Software Architecture Software Development Web Development

Software Architecture and the YAGNI principle

I consider myself a developer with a good appreciation for a well-designed and carefully implemented architecture. I like to do things the “right” way whenever possible, instead of the quick way. I try my best to make everything I write modular, with minimal dependencies, and adaptable to any platform. Over the years I’ve been programming, however, I’ve learned that while that is a noble goal, there are certain occasions where the effort to conform to the aforementioned goal is not actually worth it. The key driving principle behind what I am referring to is the “YAGNI principle.”

YAGNI, meaning “You Aren’t Gonna Need It,” is the idea that you should never add a feature to your code base that you aren’t certain that you are going to need soon, or even eventually. I think many software developers who are relatively new to the craft, and who begin to learn about all of the architectural design patterns that can be used to keep your code base from turning into something that keeps you awake at night, sweating with fear, there is a tendency to begin developing a fear of cutting any corners ever. There is a general sense that making things more “smart” is always worth the effort, regardless of the cost. But YAGNI says that is not so. This was a principle that I unfortunately had to learn the hard way about 3 years ago.

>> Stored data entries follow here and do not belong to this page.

===== src/rtl/mem_reg_mp.sv =====
// mem_reg_mp: multi-port register file with R0 hardwired to zero and per-register pending bits.
// Define MEM_REG_BYPASS_EN to forward same-cycle write data (and clear busy) to the read ports.
module mem_reg_mp #(
    parameter int p_WORD_LEN      = 16,
    parameter int p_REG_ADDR_LEN  = 3,
    parameter int p_REG_FILE_SIZE = 8,
    parameter int p_READ_PORTS    = 2,
    parameter int p_WRITE_PORTS   = 2
) (
    input  logic                                   clk,
    input  logic                                   rst_n,
    input  logic [p_READ_PORTS*p_REG_ADDR_LEN-1:0] rd_addr,
    output logic [p_READ_PORTS*p_WORD_LEN-1:0]     rd_data,
    output logic [p_READ_PORTS-1:0]                rd_busy,
    input  logic [p_WRITE_PORTS-1:0]               wr_en,
    input  logic [p_WRITE_PORTS*p_REG_ADDR_LEN-1:0] wr_addr,
    input  logic [p_WRITE_PORTS*p_WORD_LEN-1:0]    wr_data,
    input  logic                                   rsv_en,
    input  logic [p_REG_ADDR_LEN-1:0]              rsv_addr,
    output logic [p_REG_FILE_SIZE-1:0]             busy_vec
);
    localparam int W = p_WORD_LEN;
    localparam int A = p_REG_ADDR_LEN;
    localparam int S = p_REG_FILE_SIZE;

    logic [W-1:0] regs_q [S];
    logic [W-1:0] regs_d [S];
    logic [S-1:0] busy_q, busy_d;

    function automatic logic valid_addr(input logic [A-1:0] a);
        return (a != '0) && (int'(a) < S);
    endfunction

    // Later ports overwrite earlier ones, so the highest-index port wins a collision;
    // the reserve is applied last so a new producer beats a retiring one.
    always_comb begin
        regs_d = regs_q;
        busy_d = busy_q;
        for (int j = 0; j < p_WRITE_PORTS; j++) begin
            if (wr_en[j] && valid_addr(wr_addr[j*A +: A])) begin
                regs_d[wr_addr[j*A +: A]] = wr_data[j*W +: W];
                busy_d[wr_addr[j*A +: A]] = 1'b0;
            end
        end
        if (rsv_en && valid_addr(rsv_addr))
            busy_d[rsv_addr] = 1'b1;
        regs_d[0] = '0;
        busy_d[0] = 1'b0;
    end

    always_ff @(posedge clk or negedge rst_n) begin
        if (!rst_n) begin
            for (int i = 0; i < S; i++)
                regs_q[i] <= '0;
            busy_q <= '0;
        end else begin
            regs_q <= regs_d;
            busy_q <= busy_d;
        end
    end

    always_comb begin
        rd_data = '0;
        rd_busy = '0;
        for (int k = 0; k < p_READ_PORTS; k++) begin
            if (valid_addr(rd_addr[k*A +: A])) begin
                rd_data[k*W +: W] = regs_q[rd_addr[k*A +: A]];
                rd_busy[k]        = busy_q[rd_addr[k*A +: A]];
`ifdef MEM_REG_BYPASS_EN
                for (int j = 0; j < p_WRITE_PORTS; j++) begin
                    if (wr_en[j] && wr_addr[j*A +: A] == rd_addr[k*A +: A]) begin
                        rd_data[k*W +: W] = wr_data[j*W +: W];
                        rd_busy[k] = rsv_en && rsv_addr == rd_addr[k*A +: A] && busy_q[rd_addr[k*A +: A]];
                    end
                end
`endif
            end
        end
    end

    assign busy_vec = busy_q;
endmodule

I was working on an (unfortunately closed source) web-based asset management system software for my previous employer. Believe it or not, this was the first piece of professional software that I worked on (as in, the first that I was getting paid to make). I started work on it in mid 2014, and at that time I was making it with a fairly difficult-to-maintain procedural PHP code base, with no libraries or frameworks whatsoever. No functionality was being delegated to JavaScript, it was just going to be PHP doing all the work and sending a big chunk of HTML. In other words, it was an atrocious mountain of spaghetti at that point.

During that year, I worked on a lot of other projects, and began to learn quite a bit more about the PHP language, and above all, I decided that I was high time I learned how to use Object Oriented Programming to make my code a lot more maintainable, “DRY” if you will. So I dug into some tutorials and messed around with it, and got a general sense of how it worked. I also started learning about basic template systems, AJAX, and RESTful principles.

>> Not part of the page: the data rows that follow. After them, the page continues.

<file path="config.mk">
export PLATFORM = sky130hd
export DESIGN_NAME = car_speed_cntl_param
export DESIGN_NICKNAME = d
export VERILOG_FILES = /design/src/rtl/car_pkg.sv /design/src/rtl/car_step_pacer.sv /design/src/rtl/car_speed_cntl_param.sv
export SDC_FILE = /design/constraint.sdc
export NUM_CORES = 1
export LEC_CHECK = 0
export BUFFER_PORTS_ARGS = -buffer_cell sky130_fd_sc_hd__buf_2
export CAP_MARGIN = 20
export CORE_AREA = 2 2 58 60
export DETAILED_ROUTE_END_ITERATION = 8
export DIE_AREA = 0 0 60 62
export GPL_TIMING_DRIVEN = 0
export PLACE_DENSITY = 0.73
export SLEW_MARGIN = 20
export SYNTH_ARGS = -nofsm -noshare
export SYNTH_HDL_FRONTEND = slang
export SYNTH_SLANG_ARGS = --single-unit
</file>
<file path="constraint.sdc">
create_clock -name clock -period 2.7 [get_ports clock]
set_input_delay 0.675 -clock clock [delete_from_list [all_inputs] [get_ports clock]]
set_output_delay 0.675 -clock clock [all_outputs]
set_load 0.01 [all_outputs]
</file>
<file path="src/rtl/car_pkg.sv">
// Shared types and saturating arithmetic helpers for the parametrised car speed controller.
package car_pkg;

   typedef enum logic [1:0] {
      MODE_OFF    = 2'b00,
      MODE_STOP   = 2'b01,
      MODE_DRIVE  = 2'b10,
      MODE_CRUISE = 2'b11
   } car_mode_t;

   // Helpers work on a fixed wide operand; callers zero-extend and truncate back to SPEED_W.
   localparam int CALC_W = 16;

   function automatic logic [CALC_W-1:0] sat_add(input logic [CALC_W-1:0] speed,
                                                 input logic [CALC_W-1:0] inc,
                                                 input logic [CALC_W-1:0] max);
      logic [CALC_W-1:0] sum;
      sum = speed + inc;
      if (sum > max) begin
         return max;
      end else begin
         return sum;
      end
   endfunction

   function automatic logic [CALC_W-1:0] sat_sub(input logic [CALC_W-1:0] speed,
                                                 input logic [CALC_W-1:0] dec);
      if (speed > dec) begin
         return speed - dec;
      end else begin
         return {CALC_W{1'b0}};
      end
   endfunction

endpackage

</file>
<file path="src/rtl/car_step_pacer.sv">
// Divide-by-DIV step pacer: counts enabled cycles and ticks on the DIV-th one, then wraps.
module car_step_pacer #(
   parameter int DIV = 2
) (
   input  logic clock,
   input  logic reset_n,
   input  logic en,
   input  logic clr,
   output logic tick
);

   localparam int CW = (DIV > 1) ? $clog2(DIV) : 1;

   logic [CW-1:0] cnt_r;

   assign tick = en && (cnt_r == CW'(DIV - 1));

   // Pacing counter; clear has priority over counting.
   always_ff @(posedge clock or negedge reset_n) begin
      if (!reset_n) begin
         cnt_r <= {CW{1'b0}};
      end else if (clr) begin
         cnt_r <= {CW{1'b0}};
      end else if (en) begin
         cnt_r <= tick ? {CW{1'b0}} : cnt_r + CW'(1);
      end else begin
         cnt_r <= cnt_r;
      end
   end

endmodule

</file>
<file path="src/rtl/car_speed_cntl_param.sv">
// Car speed controller: OFF/STOP/DRIVE/CRUISE FSM with paced acceleration, braking and coasting.
module car_speed_cntl_param
   import car_pkg::*;
#(
   parameter int SPEED_W    = 3,
   parameter int MAX_SPEED  = 7,
   parameter int ACCEL_DIV  = 2,
   parameter int BRAKE_STEP = 2,
   parameter int COAST_DIV  = 4
) (
   input  logic               clock,
   input  logic               reset_n,
   input  logic               keys,
   input  logic               brake,
   input  logic               accelerate,
   input  logic               cruise_set,
   input  logic               cruise_cancel,
   output logic [SPEED_W-1:0] speed,
   output logic [1:0]         mode,
   output logic               at_max,
   output logic [SPEED_W-1:0] cruise_target
);

   localparam bit COAST_ON  = (COAST_DIV > 0);
   localparam int COAST_EFF = COAST_ON ? COAST_DIV : 1;

   car_mode_t          mode_r, mode_next_s;
   logic [SPEED_W-1:0] speed_r, speed_next_s;
   logic [SPEED_W-1:0] target_r, target_next_s;
   logic               at_max_r;

   logic accel_en_s, accel_clr_s, accel_tick_s;
   logic coast_en_s, coast_clr_s, coast_tick_s;

   logic [SPEED_W-1:0] speed_inc_s, speed_dec1_s, speed_brk_s, target_inc_s;

   assign speed_inc_s  = SPEED_W'(sat_add(CALC_W'(speed_r), CALC_W'(1), CALC_W'(MAX_SPEED)));
   assign speed_dec1_s = SPEED_W'(sat_sub(CALC_W'(speed_r), CALC_W'(1)));
   assign speed_brk_s  = SPEED_W'(sat_sub(CALC_W'(speed_r), CALC_W'(BRAKE_STEP)));
   assign target_inc_s = SPEED_W'(sat_add(CALC_W'(target_r), CALC_W'(1), CALC_W'(MAX_SPEED)));

   car_step_pacer #(.DIV(ACCEL_DIV)) u_accel_pacer (
      .clock   (clock),
      .reset_n (reset_n),
      .en      (accel_en_s),
      .clr     (accel_clr_s),
      .tick    (accel_tick_s)
   );

   car_step_pacer #(.DIV(COAST_EFF)) u_coast_pacer (
      .clock   (clock),
      .reset_n (reset_n),
      .en      (coast_en_s),
      .clr     (coast_clr_s),
      .tick    (coast_tick_s)
   );

   // Next-state, speed datapath and pacer controls; priority keys > brake > cancel > set > accel > idle.
   always_comb begin
      mode_next_s   = mode_r;
      speed_next_s  = speed_r;
      target_next_s = target_r;
      accel_en_s    = 1'b0;
      accel_clr_s   = 1'b0;
      coast_en_s    = 1'b0;
      coast_clr_s   = 1'b0;

      if (!keys) begin
         mode_next_s   = MODE_OFF;
         speed_next_s  = {SPEED_W{1'b0}};
         target_next_s = {SPEED_W{1'b0}};
         accel_clr_s   = 1'b1;
         coast_clr_s   = 1'b1;
      end else begin
         case (mode_r)
            MODE_OFF: begin
               mode_next_s   = MODE_STOP;
               speed_next_s  = {SPEED_W{1'b0}};
               target_next_s = {SPEED_W{1'b0}};
               accel_clr_s   = 1'b1;
               coast_clr_s   = 1'b1;
            end
            MODE_STOP: begin
               coast_clr_s = 1'b1;
               if (accelerate && !brake) begin
                  accel_en_s = 1'b1;
                  if (accel_tick_s) begin
                     speed_next_s = speed_inc_s;
                     mode_next_s  = MODE_DRIVE;
                  end else begin
                     speed_next_s = speed_r;
                  end
               end else begin
                  accel_clr_s = 1'b1;
               end
            end
            MODE_DRIVE: begin
               if (brake) begin
                  accel_clr_s  = 1'b1;
                  coast_clr_s  = 1'b1;
                  speed_next_s = speed_brk_s;
                  mode_next_s  = (speed_brk_s == {SPEED_W{1'b0}}) ? MODE_STOP : MODE_DRIVE;
               end else if (cruise_set && !cruise_cancel && (speed_r != {SPEED_W{1'b0}})) begin
                  accel_clr_s   = 1'b1;
                  coast_clr_s   = 1'b1;
                  target_next_s = speed_r;
                  mode_next_s   = MODE_CRUISE;
               end else if (accelerate) begin
                  accel_en_s   = 1'b1;
                  coast_clr_s  = 1'b1;
                  speed_next_s = accel_tick_s ? speed_inc_s : speed_r;
               end else begin
                  // Idle: coast down only when coasting is configured.
                  accel_clr_s = 1'b1;
                  coast_en_s  = COAST_ON;
                  if (coast_tick_s) begin
                     speed_next_s = speed_dec1_s;
                     mode_next_s  = (speed_dec1_s == {SPEED_W{1'b0}}) ? MODE_STOP : MODE_DRIVE;
                  end else begin
                     speed_next_s = speed_r;
                  end
               end
            end
            MODE_CRUISE: begin
               if (brake) begin
                  accel_clr_s  = 1'b1;
                  coast_clr_s  = 1'b1;
                  speed_next_s = speed_brk_s;
                  mode_next_s  = (speed_brk_s == {SPEED_W{1'b0}}) ? MODE_STOP : MODE_DRIVE;
               end else if (cruise_cancel) begin
                  accel_clr_s = 1'b1;
                  coast_clr_s = 1'b1;
                  mode_next_s = MODE_DRIVE;
               end else if (cruise_set) begin
                  accel_clr_s   = 1'b1;
                  coast_clr_s   = 1'b1;
                  target_next_s = speed_r;
               end else if (accelerate) begin
                  accel_en_s  = 1'b1;
                  coast_clr_s = 1'b1;
                  if (accel_tick_s) begin
                     target_next_s = target_inc_s;
                     speed_next_s  = target_inc_s;
                  end else begin
                     speed_next_s = target_r;
                  end
               end else begin
                  accel_clr_s  = 1'b1;
                  coast_clr_s  = 1'b1;
                  speed_next_s = target_r;
               end
            end
            default: begin
               mode_next_s   = MODE_OFF;
               speed_next_s  = {SPEED_W{1'b0}};
               target_next_s = {SPEED_W{1'b0}};
               accel_clr_s   = 1'b1;
               coast_clr_s   = 1'b1;
            end
         endcase
      end
   end

   // State and output registers.
   always_ff @(posedge clock or negedge reset_n) begin
      if (!reset_n) begin
         mode_r   <= MODE_OFF;
         speed_r  <= {SPEED_W{1'b0}};
         target_r <= {SPEED_W{1'b0}};
         at_max_r <= 1'b0;
      end else begin
         mode_r   <= mode_next_s;
         speed_r  <= speed_next_s;
         target_r <= target_next_s;
         at_max_r <= (speed_next_s == SPEED_W'(MAX_SPEED));
      end
   end

   assign speed         = speed_r;
   assign mode          = mode_r;
   assign at_max        = at_max_r;
   assign cruise_target = target_r;

endmodule

</file>
==> impl_metrics.env <==
export IMPL_startpoint_type="flip-flop"
export IMPL_status="finished, final reports clean"
export IMPL_setup_violations=0
export IMPL_drive_gt1_share_pct=25.5
export IMPL_period_needed_ns=2.56
export IMPL_die_area_um2=3720
export IMPL_clkLatencyLatePin_ns=0.28
export IMPL_row_count=21
export IMPL_cts_root_buf="clkbuf_4"
export IMPL_cp_required_ns=2.86
export IMPL_rsz0062_at_grt="false"
export IMPL_postPlaceCellArea_um2=1630
export IMPL_io_pins=16
export IMPL_arrival_ns=2.72
export IMPL_ys_seq_area_share_pct=19.9
export IMPL_dp_hpwl_um=2780
export IMPL_drt_initial_drc_count=46
export IMPL_layoutNonFillerInstCount=246
export IMPL_synth_cell_types=60
export IMPL_grt_pass1_vias=1211
export IMPL_synthTopCellsByArea="dfrtp_1, ha_1, o21ai_0"
export IMPL_cp_slowest_cell="dfrtp_2"
export IMPL_hold_path_class="in -> async"
export IMPL_cts_hold_buffers=0
export IMPL_grt_max_degree=13
export IMPL_firstDrtPassIters=4
export IMPL_post_cts_buffers=0
export IMPL_synth_top_area_share_pct=19.9
export IMPL_async_flop_share_pct=100
export IMPL_die_h_um=62
export IMPL_period_share_pct=94.9
export IMPL_syn_nets=204
export IMPL_start_util_pct=47.4
export IMPL_max_freq_mhz=390
export IMPL_vias=1441
export IMPL_diodes=0
export IMPL_wirelength_um=3660
export IMPL_worst_pin_slew_ns=0.522
export IMPL_p_per_area_nw_per_um2=607
export IMPL_fin_util_pct=52.9
export IMPL_fin_nets=220
export IMPL_finalInstanceArea_um2=1680
export IMPL_cts_buffers=3
export IMPL_peakVddDrop_mv=0.431
export IMPL_die_w_um=60
export IMPL_avgSynthCellArea_um2=8.15
export IMPL_cts_buffer_depth=2
export IMPL_p_leak_nw=0.685
export IMPL_placed_cells=243
export IMPL_synth_edf_count=0
export IMPL_drc_errors=0
export IMPL_ant_nets=0
export IMPL_synth_top_flop_cell="dfrtp_1"
export IMPL_grtUsageTotal_pct=21.9
export IMPL_worstPathCellList="buf_6 > clkinvlp_4 > ha_1 > and2b_2 > o21ai_4 > a21oi_4 > a22oi_1 > a21oi_1 > or3_1"
export IMPL_criticalPathCategory="reg -> reg"
export IMPL_area_growth_pct=11.5
export IMPL_cpLargestDelayFamily="compound AO/OA/AOI/OAI gates"
export IMPL_antenna_found_initial=0
export IMPL_routedWlPerCell_um=14.9
export IMPL_max_stage_delay_ns=0.43
export IMPL_grt_pass1_wl_um=6130
export IMPL_htreeDepth=1
export IMPL_port_buffers=12
export IMPL_maxCapViolCount=0
export IMPL_syn_area_um2=1510
export IMPL_endpoint_kind="flip-flop"
export IMPL_drv_slew=0
export IMPL_cp_buffers_inverters=2
export IMPL_yosysWarnings=0
export IMPL_postSynthCellCount=185
export IMPL_core_area_um2=3180
export IMPL_relSlewSlack_pct=65.2
export IMPL_crit_fanout=10
export IMPL_synthTopCellsByCount="nand2_1, nor2_1, o21ai_0"
export IMPL_tritoncts="built"
export IMPL_skew_ns=0.00151
export IMPL_synth_top_area_cell="dfrtp_1"
export IMPL_clock_sinks=12
export IMPL_grt_overflow=0
export IMPL_gp_congestion=0.874
export IMPL_path_clk_slew_ns=0.09
export IMPL_finalHoldViolCount=0
export IMPL_via_per_inst=5.86
export IMPL_ys_seq_elements=12
[timing repair]
| action | 4_1_cts | 5_1_grt |
|---|---|---|
| pin swaps | 0 | 0 |
| endpoints found under the setup margin | 7 | 7 |
| resized for setup | 2 | 5 |
[cell type report]
class	count	area [um^2]
sequential	12	302
buffer	9	87.6
tap	46	57.6
clock buffer	4	36.3
inverter	10	41.3
multi-input combinational	153	1100
timing repair buffer	12	60.1
fill	321	1500
[layout by cell type (no fill, tap or decap), types with 3 or more instances in the layout]
| master | count |
|---|---|
| nor2_1 | 18 |
| nand2_1 | 18 |
| o21ai_0 | 15 |
| a21oi_1 | 14 |
| ha_1 | 12 |
| buf_2 | 12 |
| dfrtp_1 | 11 |
| inv_1 | 7 |
| nand3_1 | 6 |
| a22oi_1 | 5 |
| buf_6 | 4 |
| o21ai_2 | 3 |
| nand2b_1 | 3 |
| o211ai_1 | 3 |
| mux2_2 | 3 |
| and3_1 | 3 |
| clkbuf_4 | 3 |
[worst register-to-register path: cells and delay by family, from the launching register on]
| family | cells | cell delay [ns] |
|---|---|---|
| AOI/OAI and AO/OA | 4 | 0.79 |
| and+or+nand+nor | 2 | 0.62 |
| DFF | 1 | 0.43 |
| buffers and inverters | 2 | 0.34 |
| adders and majority gates | 1 | 0.26 |
[cells by family after synthesis]
logic type	after synthesis	share of synthesized area [%]
and+or+nand+nor	71	26.4
buffers and inverters	20	8.55
xor gates and xnor gates	1	0.581
muxes	4	2.90
AOI/OAI and AO/OA	65	31.7
DFF	12	19.9
adders and majority gates	12	9.96
[power by group]
part	switching, mW	total [mW]	internal [mW]	leakage [nW]
logic	0.368	0.616	0.248	0.502
registers	0.0430	0.251	0.208	0.162
clock network	0.0719	0.154	0.0821	0.0210
total	0.483	1.02	0.537	0.685
[worst paths after layout]
check,slack (ns),cells after the start,endpoint,start
worst max register to register,0.14,9,speed[1],speed[1]
worst max-delay path,0.14,9,speed[1],speed[1]
worst min-delay path,0.27,1,at_max,reset_n
min in group clock,0.54,2,u_coast_pacer.cnt_r[1],u_coast_pacer.cnt_r[1]
worst min register to register,0.54,2,u_coast_pacer.cnt_r[1],u_coast_pacer.cnt_r[1]
max in group asynchronous,2.18,1,speed[1],reset_n
[sequential cells by signal (all words and copies together), names as in the netlist]
| register | cells |
|---|---|
| at_max | 1 |
| cruise_target | 3 |
| mode | 2 |
| speed | 3 |
| u_accel_pacer.cnt_r | 1 |
| u_coast_pacer.cnt_r | 2 |
[per-stage QoR]
stage               setup slack (ns)  hold slack (ns)  setup TNS (ns)  power (mW)
CTS                           0.0303            0.279               0        1.02
finish                         0.138            0.267               0        1.02
global route                 0.00910            0.284               0        1.11
global placement              -0.146            0.513          -0.610       0.848
detailed placement            -0.162            0.525          -0.580       0.847
floorplan                      0.280            0.379               0       0.708
[metal layers]
layer / wire [um] / vias up / track usage (%) / share of wire [%]
met1: 1660 / 661 / 31.9 / 45
met4: 32 / 0 / 5.40 / 0.88
li1: - / 720 / - / -
met3: 293 / 5 / 3.11 / 8.0
met5: 0 / - / 0 / 0
met2: 1670 / 55 / 34.0 / 46
Power figures use the tool's default switching activity.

Some time in 2015, I decided to take all of this new-found knowledge back to the old asset management system code base, and try to apply it everywhere I could. And so I spent a large amount of time modernizing the code base and getting it up to par with what I thought was excellent design. And most of the ideas I had stuck around through the remaining years, more or less, so I know I wasn’t completely misguided.

There was one idea that I had, however, that was the biggest waste of time, and one of my absolute biggest regrets in the entire project. This is the purpose of this postmortem: to learn from this mistake that cost countless hours of valuable development time.

I decided that it would be cool to make this piece of software as portable as possible, so it was easy to install on any system my employer would ever use. I followed a lot of the patterns that I’d seen in other self-hosted web applications. Despite the fact that all of our apps only used MySQL as a database server, I wanted to make it possible to run it on MySQL, PostgreSQL, and SQLite. I also wanted to make this feature a library that I could use in other projects, and other people could use in theirs, so I did release that code under the MIT license on GitHub.

That idea, in itself, is not always bad. There are truly some occasions where doing such a thing would actually be valuable. They are all relational databases, so despite some syntactical and feature differences, they operate on the same core concepts. The way I decided to implement this cross-sql-platform support was by abstracting the entire concept of a relational database into PHP, and having that PHP act as a code generator writing SQL for prepared statements and submitting the relevant data. Essentially the idea was that instead of writing SQL queries, I would have database objects with methods allowing me to modify the structure and data in the database. The library would have to be pretty intelligent in figuring out how to safely and efficiently write a SQL query to perform the requested operation, so there were certainly security and performance risks associated with it.

I spent months of time adding each feature and testing them one by one as I started to integrate it with the existing code base. For all of the features that I actually integrated and tested, it actually worked quite well. The problem, though, was the incredible complexity of the system. SQL is implemented as a full programming language because of that complexity, and somehow I didn’t grasp that at the beginning of the project.

At some point, well into the project and not making the kind of traction that I wanted to make, I kept the library code on GitHub as before, but I scrapped integrating it into the asset management system, instead opting for another database abstraction design that I had learned and found to be much more reasonable for a project that is unlikely to ever be moved from the RDBMS that it started on (but is still flexible enough if it does). That approach was to create a single static class representing the database, with very basic abstraction methods as private, utilized by the public methods representing more high-level operations like inserting a new item, or editing an existing department. This means that all of the database-related code is in this single file, so it’s easy to change it whenever needed, but I can safely assume that any operation can be written specifically for MySQL. If the RDBMS needs to be changed one day, then the queries in this file would need to be rewritten, but the rest of the code base would not need to be touched, as the interface would remain entirely the same.

Most of the benefits of the abstraction library, at a fraction of the complexity. This design took far fewer lines of code to implement, and took a much shorter time. From the ground up, all features implemented in this static class, took less than half the time that I spent on a still-incomplete full database abstraction.

So the lesson to be learned here is what? Don’t implement a full database abstraction because it’s a waste of time? Absolutely not. Like I alluded to before, there are certainly some projects that would benefit from such a thing, and in those cases, you’ll just have to suck it up and trudge through thousands of lines and dozens of classes to make it work. But the question you should be asking before you go off on such a costly mission is an honest estimate of how often you expect the code base to switch its RDBMS. Maybe you’re marketing your software to a lot of varied users who may not want to install your database server of choice. In that case, you might want to consider it. But in my case, simply asking myself that question, the answer would have clearly been “probably never, maybe once in 5 to 10 years”. I should not have done it. Frankly, the cost of rewriting the queries in the static class MAYBE once would have been much less than the amount of time that I spent writing that database abstraction library.

So remember the YAGNI principle during the design phase of your project. Whenever you see something potentially complex getting added to the design, make sure to ask yourself, “Are you really gonna need it?” and if the answer isn’t a certain “yes,” then just remember that it’s okay to rewrite things later on when you have more information. Refactoring your code later just might be a lot cheaper and better than worrying about the minute details so early on. The finished product is rarely the same as the finished concept anyway, so be an adaptable programmer first, and write an adaptable code base later.